### What to work on
Please reproduce, exactly and with nothing added, the line containing "export SYNTH_HDL_FRONTEND = slang" and every line after it to the end of the records.
[[ Dataset extract open ]]
[config.mk]
export PLATFORM = sky130hd
export DESIGN_NAME = hazard_control_unit_mc
export DESIGN_NICKNAME = d
export VERILOG_FILES = /design/src/rtl/hazard_control_unit_mc.sv
export SDC_FILE = /design/constraint.sdc
export NUM_CORES = 1
export LEC_CHECK = 0
export BUFFER_PORTS_ARGS = -buffer_cell sky130_fd_sc_hd__buf_4
export CORE_MARGIN = 4
export CORE_UTILIZATION = 48
export CTS_CLUSTER_DIAMETER = 50
export CTS_CLUSTER_SIZE = 24
export DETAILED_ROUTE_END_ITERATION = 10
export GPL_TIMING_DRIVEN = 0
export PLACE_DENSITY = 0.87
export RECOVER_POWER = 25
export SYNTH_ARGS = -nofsm -noshare
export SYNTH_HDL_FRONTEND = slang
export SYNTH_SLANG_ARGS = --single-unit
[constraint.sdc]
create_clock -name CLK -period 3.5 [get_ports CLK]
set_input_delay 0.7 -clock CLK [delete_from_list [all_inputs] [get_ports CLK]]
set_output_delay 0.7 -clock CLK [all_outputs]
set_load 0.02 [all_outputs]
[[ Dataset extract closed ]]
### Response area
export SYNTH_HDL_FRONTEND = slang
export SYNTH_SLANG_ARGS = --single-unit
[constraint.sdc]
create_clock -name CLK -period 3.5 [get_ports CLK]
set_input_delay 0.7 -clock CLK [delete_from_list [all_inputs] [get_ports CLK]]
set_output_delay 0.7 -clock CLK [all_outputs]
set_load 0.02 [all_outputs]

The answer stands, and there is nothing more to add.